SevenRooms – a CRM system used by several major international restaurant chains and a collection of other hospitality businesses – has suffered a data breach.
According to reports, data – some of which belongs to SevenRoom's customers and clients – was exfiltrated from the company's databases and put up for sale on a hacking forum at the tail end of last week.
This breach emphasizes the importance of putting security at the forefront of your buying decisions whenever you’re purchasing software for your business. This is especially pertinent with regard to CRM systems due to the large volumes of customer data businesses use them to store.
SevenRooms Suffers Breach
On December 15th, a threat actor posted samples from a 427 GB database containing information about SevenRooms customers on the hacking forum Breached.

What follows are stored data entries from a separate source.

<file path="src/rtl/alu_pkg.sv">
// Shared definitions for the ALU execute controller: widths, opcodes, flag
// bit positions, FSM encoding, the instruction payload and per-opcode helpers.
package alu_pkg;

  localparam int unsigned DATA_W   = 16;
  localparam int unsigned ADDR_W   = 4;
  localparam int unsigned NUM_REGS = 16;
  localparam int unsigned OPC_W    = 5;
  localparam int unsigned FLAG_W   = 5;

  localparam logic [OPC_W-1:0] OP_ADD  = 5'd0;
  localparam logic [OPC_W-1:0] OP_SUB  = 5'd1;
  localparam logic [OPC_W-1:0] OP_CMP  = 5'd2;
  localparam logic [OPC_W-1:0] OP_AND  = 5'd3;
  localparam logic [OPC_W-1:0] OP_OR   = 5'd4;
  localparam logic [OPC_W-1:0] OP_XOR  = 5'd5;
  localparam logic [OPC_W-1:0] OP_NOT  = 5'd6;
  localparam logic [OPC_W-1:0] OP_LSH  = 5'd7;
  localparam logic [OPC_W-1:0] OP_RSH  = 5'd8;
  localparam logic [OPC_W-1:0] OP_ARSH = 5'd9;

  localparam int unsigned FLAG_C = 0;
  localparam int unsigned FLAG_L = 1;
  localparam int unsigned FLAG_F = 2;
  localparam int unsigned FLAG_Z = 3;
  localparam int unsigned FLAG_N = 4;

  typedef enum logic [1:0] {
    ST_IDLE      = 2'd0,
    ST_OPERAND   = 2'd1,
    ST_EXECUTE   = 2'd2,
    ST_WRITEBACK = 2'd3
  } state_t;

  // Decoded instruction as captured at the accept edge.
  typedef struct packed {
    logic [OPC_W-1:0]  opcode;
    logic [ADDR_W-1:0] rdest;
    logic [ADDR_W-1:0] rsrc;
    logic [DATA_W-1:0] imm;
    logic              use_imm;
  } instr_t;

  // PSR bits an opcode is allowed to change; anything else keeps its value,
  // which also keeps undriven ALU flag bits out of the PSR.
  function automatic logic [FLAG_W-1:0] psr_mask(input logic [OPC_W-1:0] op);
    logic [FLAG_W-1:0] m;
    m = '0;
    case (op)
      OP_ADD, OP_SUB: begin
        m[FLAG_C] = 1'b1;
        m[FLAG_F] = 1'b1;
      end
      OP_CMP: begin
        m[FLAG_L] = 1'b1;
        m[FLAG_Z] = 1'b1;
        m[FLAG_N] = 1'b1;
      end
      default: m = '0;
    endcase
    return m;
  endfunction

  // Every defined opcode except CMP writes its result back.
  function automatic logic writes_result(input logic [OPC_W-1:0] op);
    return (op <= OP_ARSH) && (op != OP_CMP);
  endfunction

endpackage

</file>
<file path="src/rtl/reg_file_2r1w.sv">
// General register file: NUM_REGS x DATA_W, async clear, two combinational
// read ports, one combinational debug read port, one synchronous write port.
//   rd_addr_a/rd_data_a, rd_addr_b/rd_data_b : operand reads
//   dbg_addr/dbg_data                        : debug read
//   we/wr_addr/wr_data                       : write on rising clk when we=1
module reg_file_2r1w
  import alu_pkg::*;
(
  input  logic              clk,
  input  logic              reset_n,
  input  logic [ADDR_W-1:0] rd_addr_a,
  output logic [DATA_W-1:0] rd_data_a,
  input  logic [ADDR_W-1:0] rd_addr_b,
  output logic [DATA_W-1:0] rd_data_b,
  input  logic [ADDR_W-1:0] dbg_addr,
  output logic [DATA_W-1:0] dbg_data,
  input  logic              we,
  input  logic [ADDR_W-1:0] wr_addr,
  input  logic [DATA_W-1:0] wr_data
);

  logic [DATA_W-1:0] regs [NUM_REGS];

  // Storage with async clear.
  always_ff @(posedge clk or negedge reset_n) begin
    if (!reset_n) begin
      for (int i = 0; i < int'(NUM_REGS); i++) regs[i] <= '0;
    end else if (we) begin
      regs[wr_addr] <= wr_data;
    end
  end

  assign rd_data_a = regs[rd_addr_a];
  assign rd_data_b = regs[rd_addr_b];
  assign dbg_data  = regs[dbg_addr];

endmodule

</file>
<file path="src/rtl/alu_exec_ctrl.sv">
// Execute controller around an external 16-bit ALU. Accepts one decoded
// instruction every 4 cycles, fetches operands from the register file, holds
// them on the ALU inputs for one cycle, then writes the result and updates
// the PSR selectively by opcode.
//   in_*      : instruction handshake (accepted when in_valid && in_ready)
//   alu_*     : ALU operand/opcode outputs, ALU result/flag inputs
//   psr       : status register {N,Z,F,L,C}
//   done      : one-cycle retire pulse
//   dbg_*     : combinational register file peek
module alu_exec_ctrl
  import alu_pkg::*;
(
  input  logic              clk,
  input  logic              reset_n,
  input  logic              in_valid,
  output logic              in_ready,
  input  logic [OPC_W-1:0]  in_opcode,
  input  logic [ADDR_W-1:0] in_rdest,
  input  logic [ADDR_W-1:0] in_rsrc,
  input  logic [DATA_W-1:0] in_imm,
  input  logic              in_use_imm,
  output logic [DATA_W-1:0] alu_rsrc,
  output logic [DATA_W-1:0] alu_rdest,
  output logic [OPC_W-1:0]  alu_opcode,
  input  logic [DATA_W-1:0] alu_out,
  input  logic [FLAG_W-1:0] alu_flags,
  output logic [FLAG_W-1:0] psr,
  output logic              done,
  input  logic [ADDR_W-1:0] dbg_addr,
  output logic [DATA_W-1:0] dbg_data
);

  state_t            state_q, state_d;
  instr_t            ins_q;
  logic [DATA_W-1:0] res_q;
  logic [FLAG_W-1:0] flg_q;
  logic [DATA_W-1:0] rd_data_a, rd_data_b;
  logic              capture, operand_ld, exec_ld, wb_en;
  logic              ready_d, done_d;
  logic              rf_we;

  reg_file_2r1w u_rf (
    .clk       (clk),
    .reset_n   (reset_n),
    .rd_addr_a (ins_q.rdest),
    .rd_data_a (rd_data_a),
    .rd_addr_b (ins_q.rsrc),
    .rd_data_b (rd_data_b),
    .dbg_addr  (dbg_addr),
    .dbg_data  (dbg_data),
    .we        (rf_we),
    .wr_addr   (ins_q.rdest),
    .wr_data   (res_q)
  );

  // Next-state and per-state strobes.
  always_comb begin
    state_d    = state_q;
    capture    = 1'b0;
    operand_ld = 1'b0;
    exec_ld    = 1'b0;
    wb_en      = 1'b0;
    case (state_q)
      ST_IDLE: begin
        if (in_valid) begin
          capture = 1'b1;
          state_d = ST_OPERAND;
        end
      end
      ST_OPERAND: begin
        operand_ld = 1'b1;
        state_d    = ST_EXECUTE;
      end
      ST_EXECUTE: begin
        exec_ld = 1'b1;
        state_d = ST_WRITEBACK;
      end
      ST_WRITEBACK: begin
        wb_en   = 1'b1;
        state_d = ST_IDLE;
      end
      default: state_d = ST_IDLE;
    endcase
    // ready/done are registered, so decode them from the upcoming state.
    ready_d = (state_d == ST_IDLE);
    done_d  = (state_d == ST_WRITEBACK);
  end

  // State and handshake registers.
  always_ff @(posedge clk or negedge reset_n) begin
    if (!reset_n) begin
      state_q  <= ST_IDLE;
      in_ready <= 1'b1;
      done     <= 1'b0;
    end else begin
      state_q  <= state_d;
      in_ready <= ready_d;
      done     <= done_d;
    end
  end

  assign rf_we = wb_en && writes_result(ins_q.opcode);

  // Datapath: capture, operand fetch straight onto the ALU ports, result
  // latch, and masked PSR update.
  always_ff @(posedge clk or negedge reset_n) begin
    if (!reset_n) begin
      ins_q      <= '0;
      alu_rdest  <= '0;
      alu_rsrc   <= '0;
      alu_opcode <= '0;
      res_q      <= '0;
      flg_q      <= '0;
      psr        <= '0;
    end else begin
      if (capture) begin
        ins_q <= '{opcode: in_opcode, rdest: in_rdest, rsrc: in_rsrc,
                   imm: in_imm, use_imm: in_use_imm};
      end
      if (operand_ld) begin
        alu_rdest  <= rd_data_a;
        alu_rsrc   <= ins_q.use_imm ? ins_q.imm : rd_data_b;
        alu_opcode <= ins_q.opcode;
      end
      if (exec_ld) begin
        res_q <= alu_out;
        flg_q <= alu_flags;
      end
      if (wb_en) begin
        psr <= (psr & ~psr_mask(ins_q.opcode)) | (flg_q & psr_mask(ins_q.opcode));
      end
    end
  end

endmodule
</file>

Data posted in the samples includes files pertaining to big restaurant chains, SevenRooms clients, promo codes, payment reports, reservation lists, and API keys.
SevenRooms told Bleeping Computer, who notified it of the breach, that the company had “recently learned that a file transfer interface of a third-party vendor was accessed without authorization”.
However, credit card and bank account data, as well as social security numbers, are not stored on the servers that were compromised – which will be a relief to many users.
The Importance of Using a Secure CRM
Although it’s good to know that sensitive information wasn’t stored on the affected servers, the breach is still likely to spook SevenRooms customers and clients, which includes big names such as Wolfgang Puck, MGM Resorts, and Bloomin’ Brands.
All software your business uses should have watertight security systems – but the stakes are even higher if you’re constantly managing, storing, and utilizing data and information customers are trusting you to keep secure, which is what CRM systems are for.
This is why finding a secure CRM system is of paramount importance. Nowadays, a secure CRM system will provide you with various tools to keep your customer and client data secure, including IP restriction powers, multi-factor authentication, Single-Sign on, and data restrictions you can set based on employees' roles.
Combining a CRM with these features with additional cybersecurity tools like password managers will ensure that none of your employees' devices or CRM accounts will be easy targets.